Instructions to follow:
From the data below, set down exactly the lines between the one holding "area and few" and the one holding "RTL that was", inclusive, and no others.

Stored entries:
# # #
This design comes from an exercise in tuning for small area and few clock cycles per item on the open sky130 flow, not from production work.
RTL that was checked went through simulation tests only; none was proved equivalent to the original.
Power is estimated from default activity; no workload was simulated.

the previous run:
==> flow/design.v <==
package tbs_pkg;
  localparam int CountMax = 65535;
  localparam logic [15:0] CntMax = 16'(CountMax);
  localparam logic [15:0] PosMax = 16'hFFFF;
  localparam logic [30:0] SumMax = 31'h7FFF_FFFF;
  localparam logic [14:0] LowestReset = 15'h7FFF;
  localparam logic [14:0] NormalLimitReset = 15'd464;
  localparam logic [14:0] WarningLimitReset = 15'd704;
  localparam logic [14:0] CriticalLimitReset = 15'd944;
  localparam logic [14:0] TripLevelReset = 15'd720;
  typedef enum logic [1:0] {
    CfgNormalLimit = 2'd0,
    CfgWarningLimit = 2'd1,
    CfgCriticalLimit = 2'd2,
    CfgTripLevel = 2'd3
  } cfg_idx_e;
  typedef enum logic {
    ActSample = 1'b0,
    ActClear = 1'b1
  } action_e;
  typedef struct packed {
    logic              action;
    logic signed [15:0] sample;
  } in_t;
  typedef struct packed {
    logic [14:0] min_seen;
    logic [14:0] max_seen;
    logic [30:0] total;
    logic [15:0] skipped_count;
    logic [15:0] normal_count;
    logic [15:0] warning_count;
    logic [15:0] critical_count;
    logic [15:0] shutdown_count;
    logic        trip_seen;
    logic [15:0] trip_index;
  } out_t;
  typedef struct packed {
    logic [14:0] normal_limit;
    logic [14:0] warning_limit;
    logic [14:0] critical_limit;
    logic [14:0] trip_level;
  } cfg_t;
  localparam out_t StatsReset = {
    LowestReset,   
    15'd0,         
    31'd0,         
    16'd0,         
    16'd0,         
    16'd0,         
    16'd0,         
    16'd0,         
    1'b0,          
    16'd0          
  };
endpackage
# # #
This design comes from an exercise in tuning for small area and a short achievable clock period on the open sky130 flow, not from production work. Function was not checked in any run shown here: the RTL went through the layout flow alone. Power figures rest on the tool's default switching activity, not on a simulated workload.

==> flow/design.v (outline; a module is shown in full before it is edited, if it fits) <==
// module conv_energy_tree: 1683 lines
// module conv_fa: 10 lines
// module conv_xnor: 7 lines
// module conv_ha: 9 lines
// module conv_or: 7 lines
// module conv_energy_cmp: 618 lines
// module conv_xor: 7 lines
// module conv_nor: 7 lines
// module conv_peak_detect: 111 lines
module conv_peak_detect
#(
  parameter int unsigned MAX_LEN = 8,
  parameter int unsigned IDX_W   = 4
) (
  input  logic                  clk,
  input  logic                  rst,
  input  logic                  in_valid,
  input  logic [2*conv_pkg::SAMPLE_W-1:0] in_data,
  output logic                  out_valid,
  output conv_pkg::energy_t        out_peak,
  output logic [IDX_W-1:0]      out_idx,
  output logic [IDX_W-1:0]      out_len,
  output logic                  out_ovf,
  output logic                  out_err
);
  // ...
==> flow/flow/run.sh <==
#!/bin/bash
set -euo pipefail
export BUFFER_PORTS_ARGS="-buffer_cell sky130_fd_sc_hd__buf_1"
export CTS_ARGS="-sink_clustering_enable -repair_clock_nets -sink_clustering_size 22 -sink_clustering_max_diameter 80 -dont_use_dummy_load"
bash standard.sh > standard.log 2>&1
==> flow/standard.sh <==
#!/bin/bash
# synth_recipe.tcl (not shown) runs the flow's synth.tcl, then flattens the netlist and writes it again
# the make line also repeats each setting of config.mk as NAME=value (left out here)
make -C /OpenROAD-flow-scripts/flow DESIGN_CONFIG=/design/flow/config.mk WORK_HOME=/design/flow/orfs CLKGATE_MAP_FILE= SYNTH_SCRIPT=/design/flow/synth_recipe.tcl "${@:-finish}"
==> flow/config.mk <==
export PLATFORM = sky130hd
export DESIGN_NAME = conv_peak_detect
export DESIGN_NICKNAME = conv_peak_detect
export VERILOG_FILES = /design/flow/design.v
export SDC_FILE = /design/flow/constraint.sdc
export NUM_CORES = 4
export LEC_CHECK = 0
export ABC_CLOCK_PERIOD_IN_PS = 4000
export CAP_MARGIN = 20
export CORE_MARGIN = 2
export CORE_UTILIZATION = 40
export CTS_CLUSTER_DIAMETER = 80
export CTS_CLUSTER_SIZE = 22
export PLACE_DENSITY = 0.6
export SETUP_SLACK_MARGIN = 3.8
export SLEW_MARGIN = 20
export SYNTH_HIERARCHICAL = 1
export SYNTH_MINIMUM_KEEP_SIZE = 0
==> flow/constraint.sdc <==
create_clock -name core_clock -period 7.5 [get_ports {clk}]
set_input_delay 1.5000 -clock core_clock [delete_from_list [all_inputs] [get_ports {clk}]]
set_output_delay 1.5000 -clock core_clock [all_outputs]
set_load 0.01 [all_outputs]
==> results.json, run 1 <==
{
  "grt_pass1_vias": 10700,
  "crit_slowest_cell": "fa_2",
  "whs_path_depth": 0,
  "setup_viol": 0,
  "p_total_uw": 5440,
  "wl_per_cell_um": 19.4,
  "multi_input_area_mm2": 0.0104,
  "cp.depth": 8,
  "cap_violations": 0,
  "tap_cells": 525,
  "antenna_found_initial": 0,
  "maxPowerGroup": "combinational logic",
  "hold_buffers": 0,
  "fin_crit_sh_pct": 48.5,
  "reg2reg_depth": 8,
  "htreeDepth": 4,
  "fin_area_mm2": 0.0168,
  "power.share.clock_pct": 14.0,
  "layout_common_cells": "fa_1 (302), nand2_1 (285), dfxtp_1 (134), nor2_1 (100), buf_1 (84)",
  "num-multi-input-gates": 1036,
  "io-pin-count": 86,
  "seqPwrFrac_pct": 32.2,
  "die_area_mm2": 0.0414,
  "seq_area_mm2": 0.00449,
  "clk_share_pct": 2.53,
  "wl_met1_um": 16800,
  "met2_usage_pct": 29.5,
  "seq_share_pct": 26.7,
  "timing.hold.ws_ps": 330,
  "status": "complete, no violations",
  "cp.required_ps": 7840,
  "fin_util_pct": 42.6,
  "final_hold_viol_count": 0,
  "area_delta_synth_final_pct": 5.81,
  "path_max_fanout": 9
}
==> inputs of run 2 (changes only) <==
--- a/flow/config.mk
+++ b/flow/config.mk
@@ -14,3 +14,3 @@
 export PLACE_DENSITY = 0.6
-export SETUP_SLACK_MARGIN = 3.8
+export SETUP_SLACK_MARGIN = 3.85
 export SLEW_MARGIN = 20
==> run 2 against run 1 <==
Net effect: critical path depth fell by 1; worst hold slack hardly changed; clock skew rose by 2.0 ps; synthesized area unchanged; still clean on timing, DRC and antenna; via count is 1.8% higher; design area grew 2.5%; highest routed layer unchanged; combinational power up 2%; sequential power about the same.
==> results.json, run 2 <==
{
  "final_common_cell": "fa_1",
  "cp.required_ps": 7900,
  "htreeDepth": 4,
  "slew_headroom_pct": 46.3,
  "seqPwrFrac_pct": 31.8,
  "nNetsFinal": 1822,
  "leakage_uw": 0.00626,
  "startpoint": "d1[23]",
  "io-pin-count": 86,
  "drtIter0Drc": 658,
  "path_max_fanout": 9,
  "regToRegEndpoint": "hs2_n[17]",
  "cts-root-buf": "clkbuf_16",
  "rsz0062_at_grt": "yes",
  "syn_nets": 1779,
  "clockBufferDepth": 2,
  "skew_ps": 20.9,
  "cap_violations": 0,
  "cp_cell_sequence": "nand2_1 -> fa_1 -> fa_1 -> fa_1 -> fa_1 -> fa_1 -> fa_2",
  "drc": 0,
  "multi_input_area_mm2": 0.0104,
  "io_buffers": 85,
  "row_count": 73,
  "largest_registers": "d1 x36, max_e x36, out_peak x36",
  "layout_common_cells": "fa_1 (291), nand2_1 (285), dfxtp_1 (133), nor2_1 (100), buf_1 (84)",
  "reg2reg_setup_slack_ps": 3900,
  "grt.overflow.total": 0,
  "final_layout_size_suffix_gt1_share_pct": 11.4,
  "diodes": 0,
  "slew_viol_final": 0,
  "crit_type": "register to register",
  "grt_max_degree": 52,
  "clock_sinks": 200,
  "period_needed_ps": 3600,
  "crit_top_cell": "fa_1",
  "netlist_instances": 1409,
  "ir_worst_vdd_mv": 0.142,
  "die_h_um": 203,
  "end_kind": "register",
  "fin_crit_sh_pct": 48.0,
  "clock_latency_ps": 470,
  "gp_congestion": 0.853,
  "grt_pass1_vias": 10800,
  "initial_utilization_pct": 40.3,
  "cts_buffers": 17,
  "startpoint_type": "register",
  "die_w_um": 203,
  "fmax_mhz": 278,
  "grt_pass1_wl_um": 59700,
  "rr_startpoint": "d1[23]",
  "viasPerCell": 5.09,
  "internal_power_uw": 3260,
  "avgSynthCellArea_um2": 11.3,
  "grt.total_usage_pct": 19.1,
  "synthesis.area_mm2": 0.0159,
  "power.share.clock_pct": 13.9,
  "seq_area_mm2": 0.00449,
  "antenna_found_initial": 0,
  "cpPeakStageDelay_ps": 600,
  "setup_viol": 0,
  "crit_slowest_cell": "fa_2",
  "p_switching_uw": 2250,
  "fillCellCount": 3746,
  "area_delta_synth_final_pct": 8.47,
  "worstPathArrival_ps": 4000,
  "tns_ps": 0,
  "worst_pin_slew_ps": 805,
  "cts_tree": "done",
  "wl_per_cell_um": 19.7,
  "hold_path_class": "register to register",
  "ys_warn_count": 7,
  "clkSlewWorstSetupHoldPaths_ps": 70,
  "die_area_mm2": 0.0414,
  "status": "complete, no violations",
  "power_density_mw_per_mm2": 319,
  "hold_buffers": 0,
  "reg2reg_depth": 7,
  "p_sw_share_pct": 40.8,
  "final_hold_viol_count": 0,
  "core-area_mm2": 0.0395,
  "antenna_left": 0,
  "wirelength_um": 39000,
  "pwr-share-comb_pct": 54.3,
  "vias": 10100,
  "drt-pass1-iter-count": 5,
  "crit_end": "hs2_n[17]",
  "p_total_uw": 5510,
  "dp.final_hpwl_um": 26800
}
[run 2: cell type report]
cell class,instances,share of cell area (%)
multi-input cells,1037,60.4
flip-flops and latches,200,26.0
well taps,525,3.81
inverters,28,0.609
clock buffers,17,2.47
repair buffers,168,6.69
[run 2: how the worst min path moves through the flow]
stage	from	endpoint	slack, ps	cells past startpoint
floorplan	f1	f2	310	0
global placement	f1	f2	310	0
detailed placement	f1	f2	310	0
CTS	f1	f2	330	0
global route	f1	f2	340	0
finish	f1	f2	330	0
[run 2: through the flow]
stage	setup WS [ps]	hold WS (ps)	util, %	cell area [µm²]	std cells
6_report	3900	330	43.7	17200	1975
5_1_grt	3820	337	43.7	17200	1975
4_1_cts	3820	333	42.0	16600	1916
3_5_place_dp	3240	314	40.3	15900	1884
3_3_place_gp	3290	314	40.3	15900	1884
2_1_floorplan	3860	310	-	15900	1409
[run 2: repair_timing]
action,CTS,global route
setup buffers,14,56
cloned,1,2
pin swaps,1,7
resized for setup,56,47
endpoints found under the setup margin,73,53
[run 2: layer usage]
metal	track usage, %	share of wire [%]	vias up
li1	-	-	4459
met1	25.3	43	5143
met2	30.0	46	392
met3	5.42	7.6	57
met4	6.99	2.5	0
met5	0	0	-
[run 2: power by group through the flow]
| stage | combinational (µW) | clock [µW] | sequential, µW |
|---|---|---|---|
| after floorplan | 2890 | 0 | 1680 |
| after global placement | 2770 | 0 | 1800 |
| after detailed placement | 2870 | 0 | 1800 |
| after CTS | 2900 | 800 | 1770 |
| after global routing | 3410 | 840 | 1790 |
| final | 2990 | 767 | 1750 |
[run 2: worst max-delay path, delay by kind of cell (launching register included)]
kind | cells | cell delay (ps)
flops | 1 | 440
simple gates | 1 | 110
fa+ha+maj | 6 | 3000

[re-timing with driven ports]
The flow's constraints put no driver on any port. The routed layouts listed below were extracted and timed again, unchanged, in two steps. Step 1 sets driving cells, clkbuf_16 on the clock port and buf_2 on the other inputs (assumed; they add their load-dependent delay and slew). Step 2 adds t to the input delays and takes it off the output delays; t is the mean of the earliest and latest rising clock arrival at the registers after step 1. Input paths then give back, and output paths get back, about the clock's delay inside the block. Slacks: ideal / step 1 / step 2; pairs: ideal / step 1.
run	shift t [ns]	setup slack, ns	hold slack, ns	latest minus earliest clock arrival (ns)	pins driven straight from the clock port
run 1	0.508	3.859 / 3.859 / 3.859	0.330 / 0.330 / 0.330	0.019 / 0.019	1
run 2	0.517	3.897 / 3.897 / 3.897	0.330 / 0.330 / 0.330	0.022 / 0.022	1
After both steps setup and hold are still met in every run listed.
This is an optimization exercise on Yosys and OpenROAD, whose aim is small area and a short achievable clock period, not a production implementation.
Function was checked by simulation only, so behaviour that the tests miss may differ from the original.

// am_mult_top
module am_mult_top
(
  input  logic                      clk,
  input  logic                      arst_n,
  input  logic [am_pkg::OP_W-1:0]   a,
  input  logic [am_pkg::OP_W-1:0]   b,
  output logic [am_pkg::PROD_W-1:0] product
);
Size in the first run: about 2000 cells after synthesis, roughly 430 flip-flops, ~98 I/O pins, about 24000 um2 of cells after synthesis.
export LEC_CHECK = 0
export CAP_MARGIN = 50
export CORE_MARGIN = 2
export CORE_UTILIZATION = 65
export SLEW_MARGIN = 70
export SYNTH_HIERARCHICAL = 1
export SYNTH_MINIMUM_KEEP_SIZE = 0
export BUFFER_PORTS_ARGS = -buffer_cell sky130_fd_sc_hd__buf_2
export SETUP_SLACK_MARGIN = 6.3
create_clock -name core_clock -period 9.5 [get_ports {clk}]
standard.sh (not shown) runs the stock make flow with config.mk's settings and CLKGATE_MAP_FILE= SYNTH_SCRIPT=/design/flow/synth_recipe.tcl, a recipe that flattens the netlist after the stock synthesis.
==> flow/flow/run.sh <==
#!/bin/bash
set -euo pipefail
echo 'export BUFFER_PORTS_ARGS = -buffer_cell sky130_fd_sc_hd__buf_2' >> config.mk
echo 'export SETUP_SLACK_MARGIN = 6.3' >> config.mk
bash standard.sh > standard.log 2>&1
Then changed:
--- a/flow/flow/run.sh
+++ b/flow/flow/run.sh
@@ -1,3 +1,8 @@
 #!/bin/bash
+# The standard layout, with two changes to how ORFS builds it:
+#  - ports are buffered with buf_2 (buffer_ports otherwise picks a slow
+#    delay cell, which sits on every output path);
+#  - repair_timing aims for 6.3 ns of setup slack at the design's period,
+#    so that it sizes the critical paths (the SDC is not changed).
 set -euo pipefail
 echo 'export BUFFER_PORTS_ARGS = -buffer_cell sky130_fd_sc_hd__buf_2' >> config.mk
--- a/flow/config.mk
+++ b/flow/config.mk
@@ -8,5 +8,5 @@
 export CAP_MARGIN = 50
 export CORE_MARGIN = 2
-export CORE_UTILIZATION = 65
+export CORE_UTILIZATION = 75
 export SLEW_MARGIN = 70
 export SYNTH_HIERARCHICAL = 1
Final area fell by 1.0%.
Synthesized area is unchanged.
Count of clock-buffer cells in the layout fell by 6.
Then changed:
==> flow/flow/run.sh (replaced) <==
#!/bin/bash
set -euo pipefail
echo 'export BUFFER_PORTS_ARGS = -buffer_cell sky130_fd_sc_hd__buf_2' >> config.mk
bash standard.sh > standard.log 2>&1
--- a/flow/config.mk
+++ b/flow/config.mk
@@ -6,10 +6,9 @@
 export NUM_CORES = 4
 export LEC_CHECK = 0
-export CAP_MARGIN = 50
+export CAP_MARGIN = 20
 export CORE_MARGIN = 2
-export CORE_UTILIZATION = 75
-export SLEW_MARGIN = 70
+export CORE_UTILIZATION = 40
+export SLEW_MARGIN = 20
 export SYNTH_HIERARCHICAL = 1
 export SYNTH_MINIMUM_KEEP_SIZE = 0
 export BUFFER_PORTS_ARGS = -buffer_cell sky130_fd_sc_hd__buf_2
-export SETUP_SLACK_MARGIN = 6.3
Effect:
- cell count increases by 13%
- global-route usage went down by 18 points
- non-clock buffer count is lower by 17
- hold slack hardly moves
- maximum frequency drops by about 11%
# # #
Exercise solution:
This design comes from an exercise in tuning for small area and few clock cycles per item on the open sky130 flow, not from production work.
RTL that was checked went through simulation tests only; none was proved equivalent to the original.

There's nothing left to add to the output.